### config.mk
export PLATFORM = sky130hd
export DESIGN_NAME = vga_sincronismo
export DESIGN_NICKNAME = d
export VERILOG_FILES = /design/src/rtl/vga_sincronismo.sv
export SDC_FILE = /design/constraint.sdc
export NUM_CORES = 1
export LEC_CHECK = 0
export CORE_ASPECT_RATIO = 1.25
export CORE_MARGIN = 2
export CORE_UTILIZATION = 51
export DETAILED_ROUTE_END_ITERATION = 7
export GPL_TIMING_DRIVEN = 0
export HOLD_SLACK_MARGIN = 0.02
export PLACE_DENSITY = 0.76
export SYNTH_ARGS = -nofsm -noshare
export SYNTH_HDL_FRONTEND = slang
export SYNTH_SLANG_ARGS = --single-unit
### constraint.sdc
create_clock -name clk -period 3.3 [get_ports clk]
set_input_delay 0.825 -clock clk [delete_from_list [all_inputs] [get_ports clk]]
set_output_delay 0.825 -clock clk [all_outputs]
set_load 0.03 [all_outputs]
### src/rtl/vga_sincronismo.sv
// -----------------------------------------------------------------------------
// vga_sincronismo
//
// VGA timing generator (640x480@60 Hz with the default parameters).
//
// The generator runs on the board clock. An internal divider produces a
// pixel-rate enable, so every downstream renderer stays in the same clock
// domain and only acts on clocks where pix_tick is high.
//
// Ports:
//   clk          in   board clock; all state changes on the rising edge
//   rst_n        in   asynchronous, active-low reset
//   pix_tick     out  pixel enable, high for one clk in every CLK_DIV
//   frame_start  out  one-clk pulse on the last clk of pixel (0,0)
//   coluna       out  horizontal pixel counter, 0..H_TOTAL-1
//   linha        out  vertical line counter, 0..V_TOTAL-1
//   areaAtiva    out  high inside the visible window
//   hsync        out  horizontal sync, active level = SYNC_POL
//   vsync        out  vertical sync, active level = SYNC_POL
//
// H_TOTAL and V_TOTAL must not exceed 1024 (10-bit counters).
// -----------------------------------------------------------------------------
module vga_sincronismo #(
  parameter int CLK_DIV   = 2,
  parameter int H_VISIVEL = 640,
  parameter int H_FP      = 16,
  parameter int H_SYNC    = 96,
  parameter int H_BP      = 48,
  parameter int V_VISIVEL = 480,
  parameter int V_FP      = 10,
  parameter int V_SYNC    = 2,
  parameter int V_BP      = 33,
  parameter bit SYNC_POL  = 1'b0
) (
  input  logic       clk,
  input  logic       rst_n,
  output logic       pix_tick,
  output logic       frame_start,
  output logic [9:0] coluna,
  output logic [9:0] linha,
  output logic       areaAtiva,
  output logic       hsync,
  output logic       vsync
);

  localparam int H_TOTAL = H_VISIVEL + H_FP + H_SYNC + H_BP;
  localparam int V_TOTAL = V_VISIVEL + V_FP + V_SYNC + V_BP;

  // Divider width; a 1-bit counter that never leaves 0 when CLK_DIV is 1.
  localparam int DW = (CLK_DIV > 1) ? $clog2(CLK_DIV) : 1;

  localparam logic [DW-1:0] D_LAST   = DW'(CLK_DIV - 1);
  localparam logic [9:0]    H_LAST   = 10'(H_TOTAL - 1);
  localparam logic [9:0]    V_LAST   = 10'(V_TOTAL - 1);
  localparam logic [9:0]    H_VIS    = 10'(H_VISIVEL);
  localparam logic [9:0]    V_VIS    = 10'(V_VISIVEL);
  localparam logic [9:0]    HS_START = 10'(H_VISIVEL + H_FP);
  localparam logic [9:0]    HS_END   = 10'(H_VISIVEL + H_FP + H_SYNC);
  localparam logic [9:0]    VS_START = 10'(V_VISIVEL + V_FP);
  localparam logic [9:0]    VS_END   = 10'(V_VISIVEL + V_FP + V_SYNC);

  logic [DW-1:0] div_q, div_d;
  logic [9:0]    coluna_q, coluna_d;
  logic [9:0]    linha_q, linha_d;
  logic          area_q, area_d;
  logic          hsync_q, hsync_d;
  logic          vsync_q, vsync_d;
  logic          tick;

  // Decoded from the registered divider. With CLK_DIV=1 the divider is
  // stuck at its terminal value, so the enable is permanently high.
  assign tick = (div_q == D_LAST);

  // ---------------------------------------------------------------------------
  // Next-state logic
  // ---------------------------------------------------------------------------
  always_comb begin
    div_d    = (div_q == D_LAST) ? '0 : div_q + DW'(1);
    coluna_d = coluna_q;
    linha_d  = linha_q;

    if (tick) begin
      if (coluna_q == H_LAST) begin
        coluna_d = '0;
        linha_d  = (linha_q == V_LAST) ? '0 : linha_q + 10'd1;
      end else begin
        coluna_d = coluna_q + 10'd1;
      end
    end

    // Decoded from the next-state counters so that the flags are registered
    // on the same edge as the coordinates: no skew between the tuple fields.
    area_d  = (coluna_d < H_VIS) && (linha_d < V_VIS);
    hsync_d = ((coluna_d >= HS_START) && (coluna_d < HS_END)) ? SYNC_POL : ~SYNC_POL;
    vsync_d = ((linha_d  >= VS_START) && (linha_d  < VS_END)) ? SYNC_POL : ~SYNC_POL;
  end

  // ---------------------------------------------------------------------------
  // State registers. Reset parks the counters on the last blanking pixel of a
  // frame, so the first pixel tick after release lands on (0,0).
  // ---------------------------------------------------------------------------
  always_ff @(posedge clk or negedge rst_n) begin
    if (!rst_n) begin
      div_q    <= '0;
      coluna_q <= H_LAST;
      linha_q  <= V_LAST;
      area_q   <= 1'b0;
      hsync_q  <= ~SYNC_POL;
      vsync_q  <= ~SYNC_POL;
    end else begin
      div_q    <= div_d;
      coluna_q <= coluna_d;
      linha_q  <= linha_d;
      area_q   <= area_d;
      hsync_q  <= hsync_d;
      vsync_q  <= vsync_d;
    end
  end

  // ---------------------------------------------------------------------------
  // Outputs
  // ---------------------------------------------------------------------------
  assign pix_tick    = tick;
  assign frame_start = tick && (coluna_q == 10'd0) && (linha_q == 10'd0);
  assign coluna      = coluna_q;
  assign linha       = linha_q;
  assign areaAtiva   = area_q;
  assign hsync       = hsync_q;
  assign vsync       = vsync_q;

endmodule
**config.mk**
```make
export PLATFORM = sky130hd
export DESIGN_NAME = scan_mux_reg_flat
export DESIGN_NICKNAME = d
export VERILOG_FILES = /design/src/rtl/mux_pkg.sv /design/src/rtl/scan_mux_reg_if.sv /design/src/rtl/mux_word_n.sv /design/src/rtl/scan_mux_reg.sv /design/src/flat_wrapper.sv
export SDC_FILE = /design/constraint.sdc
export NUM_CORES = 1
export LEC_CHECK = 0
export ABC_AREA = 1
export CORE_MARGIN = 4
export CORE_UTILIZATION = 25
export DETAILED_ROUTE_END_ITERATION = 16
export SLEW_MARGIN = 20
export SYNTH_ARGS = -nofsm -noshare
export SYNTH_HDL_FRONTEND = slang
export SYNTH_SLANG_ARGS = --single-unit
```
**constraint.sdc**
```tcl
create_clock -name clk -period 1.5 [get_ports clk]
set_clock_uncertainty 0.15 [all_clocks]
set_input_delay 0.15 -clock clk [delete_from_list [all_inputs] [get_ports clk]]
set_output_delay 0.15 -clock clk [all_outputs]
set_load 0.01 [all_outputs]
```
## src/rtl/nibble_serial_adder_pkg.sv

```systemverilog
// Shared types and constants for the nibble-serial adder.
// The optional SUBTRACT_EN build adds the subtract path.
package nibble_add_pkg;

  typedef enum logic [1:0] {
    IDLE,
    RUN,
    DONE
  } state_t;

  localparam int NIB_W = 4;

endpackage

```

## src/rtl/nibble_serial_adder_if.sv

```systemverilog
// Operand/result handshake bundle for nibble_serial_adder.
// The sub signal exists only when SUBTRACT_EN is defined.
interface nibble_serial_adder_if #(
  parameter int WIDTH = 16
);

  logic             in_valid;
  logic             in_ready;
  logic [WIDTH-1:0] a;
  logic [WIDTH-1:0] b;
  logic             cin;
`ifdef SUBTRACT_EN
  logic             sub;
`endif
  logic             out_valid;
  logic             out_ready;
  logic [WIDTH-1:0] sum;
  logic             cout;
  logic             ovf;

`ifdef SUBTRACT_EN
  modport master (
    output in_valid, a, b, cin, sub, out_ready,
    input  in_ready, out_valid, sum, cout, ovf
  );

  modport slave (
    input  in_valid, a, b, cin, sub, out_ready,
    output in_ready, out_valid, sum, cout, ovf
  );
`else
  modport master (
    output in_valid, a, b, cin, out_ready,
    input  in_ready, out_valid, sum, cout, ovf
  );

  modport slave (
    input  in_valid, a, b, cin, out_ready,
    output in_ready, out_valid, sum, cout, ovf
  );
`endif

endinterface

```

## src/rtl/nibble_serial_adder_cla4_slice.sv

```systemverilog
// Combinational 4-bit carry-lookahead slice; c3 is the carry into bit 3,
// exposed so the caller can form signed overflow.
module cla4_slice
  import nibble_add_pkg::*;
(
  input  logic [NIB_W-1:0] a4,
  input  logic [NIB_W-1:0] b4,
  input  logic             ci,
  output logic [NIB_W-1:0] s4,
  output logic             co,
  output logic             c3
);

  logic [NIB_W-1:0] w_g;
  logic [NIB_W-1:0] w_p;
  logic             w_c1;
  logic             w_c2;

  assign w_g = a4 & b4;
  assign w_p = a4 ^ b4;

  // Flattened lookahead: every carry is a sum of products of g/p and ci.
  assign w_c1 = w_g[0] | (w_p[0] & ci);
  assign w_c2 = w_g[1] | (w_p[1] & w_g[0]) | (w_p[1] & w_p[0] & ci);
  assign c3   = w_g[2] | (w_p[2] & w_g[1]) | (w_p[2] & w_p[1] & w_g[0])
              | (w_p[2] & w_p[1] & w_p[0] & ci);
  assign co   = w_g[3] | (w_p[3] & w_g[2]) | (w_p[3] & w_p[2] & w_g[1])
              | (w_p[3] & w_p[2] & w_p[1] & w_g[0])
              | (w_p[3] & w_p[2] & w_p[1] & w_p[0] & ci);

  assign s4 = w_p ^ {c3, w_c2, w_c1, ci};

endmodule

```

## src/rtl/nibble_serial_adder.sv

```systemverilog
// WIDTH-bit adder that streams operands through one 4-bit CLA slice,
// LS nibble first. Define SUBTRACT_EN to enable the a - b mode.
module nibble_serial_adder
  import nibble_add_pkg::*;
#(
  parameter int WIDTH = 16
) (
  input  logic                 clk,
  input  logic                 rst,
  nibble_serial_adder_if.slave bus
);

  localparam int NIB   = WIDTH / NIB_W;
  localparam int IDX_W = $clog2(NIB);
  localparam logic [IDX_W-1:0] LAST = IDX_W'(NIB - 1);

  state_t             r_state;
  logic [WIDTH-1:0]   r_a;
  logic [WIDTH-1:0]   r_b;
  logic [WIDTH-1:0]   r_sum;
  logic [IDX_W-1:0]   r_idx;
  logic               r_carry;
  logic               r_cout;
  logic               r_ovf;
  logic               r_outValid;

  logic [NIB_W-1:0]   w_a4;
  logic [NIB_W-1:0]   w_b4;
  logic [NIB_W-1:0]   w_s4;
  logic               w_co;
  logic               w_c3;

  assign w_a4 = r_a[NIB_W*r_idx +: NIB_W];
  assign w_b4 = r_b[NIB_W*r_idx +: NIB_W];

  cla4_slice u_slice (
    .a4 (w_a4),
    .b4 (w_b4),
    .ci (r_carry),
    .s4 (w_s4),
    .co (w_co),
    .c3 (w_c3)
  );

  always_ff @(posedge clk or posedge rst) begin
    if (rst) begin
      r_state    <= IDLE;
      r_a        <= '0;
      r_b        <= '0;
      r_sum      <= '0;
      r_idx      <= '0;
      r_carry    <= 1'b0;
      r_cout     <= 1'b0;
      r_ovf      <= 1'b0;
      r_outValid <= 1'b0;
    end else begin
      case (r_state)
        IDLE: begin
          if (bus.in_valid) begin
            r_a   <= bus.a;
            r_idx <= '0;
`ifdef SUBTRACT_EN
            // Subtraction is a + ~b + 1, so B is inverted once at accept time.
            r_b     <= bus.sub ? ~bus.b : bus.b;
            r_carry <= bus.sub | bus.cin;
`else
            r_b     <= bus.b;
            r_carry <= bus.cin;
`endif
            r_state <= RUN;
          end
        end
        RUN: begin
          r_sum[NIB_W*r_idx +: NIB_W] <= w_s4;
          r_carry <= w_co;
          r_idx   <= r_idx + 1'b1;
          if (r_idx == LAST) begin
            r_cout     <= w_co;
            r_ovf      <= w_c3 ^ w_co;
            r_outValid <= 1'b1;
            r_state    <= DONE;
          end
        end
        DONE: begin
          if (bus.out_ready) begin
            r_outValid <= 1'b0;
            r_state    <= IDLE;
          end
        end
        default: r_state <= IDLE;
      endcase
    end
  end

  assign bus.in_ready  = (r_state == IDLE);
  assign bus.out_valid = r_outValid;
  assign bus.sum       = r_sum;
  assign bus.cout      = r_cout;
  assign bus.ovf       = r_ovf;

endmodule

```

## src/flat_wrapper.sv

```systemverilog
// flat-port wrapper written by rule: the top's interface ports become plain ports
module nibble_serial_adder_flat import nibble_add_pkg::*;
#(
  parameter int WIDTH = 16
)
  (clk, rst, bus_in_valid, bus_a, bus_b, bus_cin, bus_out_ready, bus_in_ready, bus_out_valid, bus_sum, bus_cout, bus_ovf);
  nibble_serial_adder_if #(.WIDTH(WIDTH)) bus_i ();
  input  logic clk;
  input  logic rst;
  input wire logic [$bits(bus_i.in_valid)-1:0] bus_in_valid;
  input wire logic [$bits(bus_i.a)-1:0] bus_a;
  input wire logic [$bits(bus_i.b)-1:0] bus_b;
  input wire logic [$bits(bus_i.cin)-1:0] bus_cin;
  input wire logic [$bits(bus_i.out_ready)-1:0] bus_out_ready;
  output wire logic [$bits(bus_i.in_ready)-1:0] bus_in_ready;
  output wire logic [$bits(bus_i.out_valid)-1:0] bus_out_valid;
  output wire logic [$bits(bus_i.sum)-1:0] bus_sum;
  output wire logic [$bits(bus_i.cout)-1:0] bus_cout;
  output wire logic [$bits(bus_i.ovf)-1:0] bus_ovf;
  assign bus_i.in_valid = bus_in_valid;
  assign bus_i.a = bus_a;
  assign bus_i.b = bus_b;
  assign bus_i.cin = bus_cin;
  assign bus_i.out_ready = bus_out_ready;
  assign bus_in_ready = bus_i.in_ready;
  assign bus_out_valid = bus_i.out_valid;
  assign bus_sum = bus_i.sum;
  assign bus_cout = bus_i.cout;
  assign bus_ovf = bus_i.ovf;
  nibble_serial_adder #(.WIDTH(WIDTH)) u_core (.clk(clk), .rst(rst), .bus(bus_i));
endmodule
```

━━━━━━━━━━━━━━━━━━━━━━━━━━━━━━

## The task
Report only how many lines in the records contain the word "high".

## Task response
4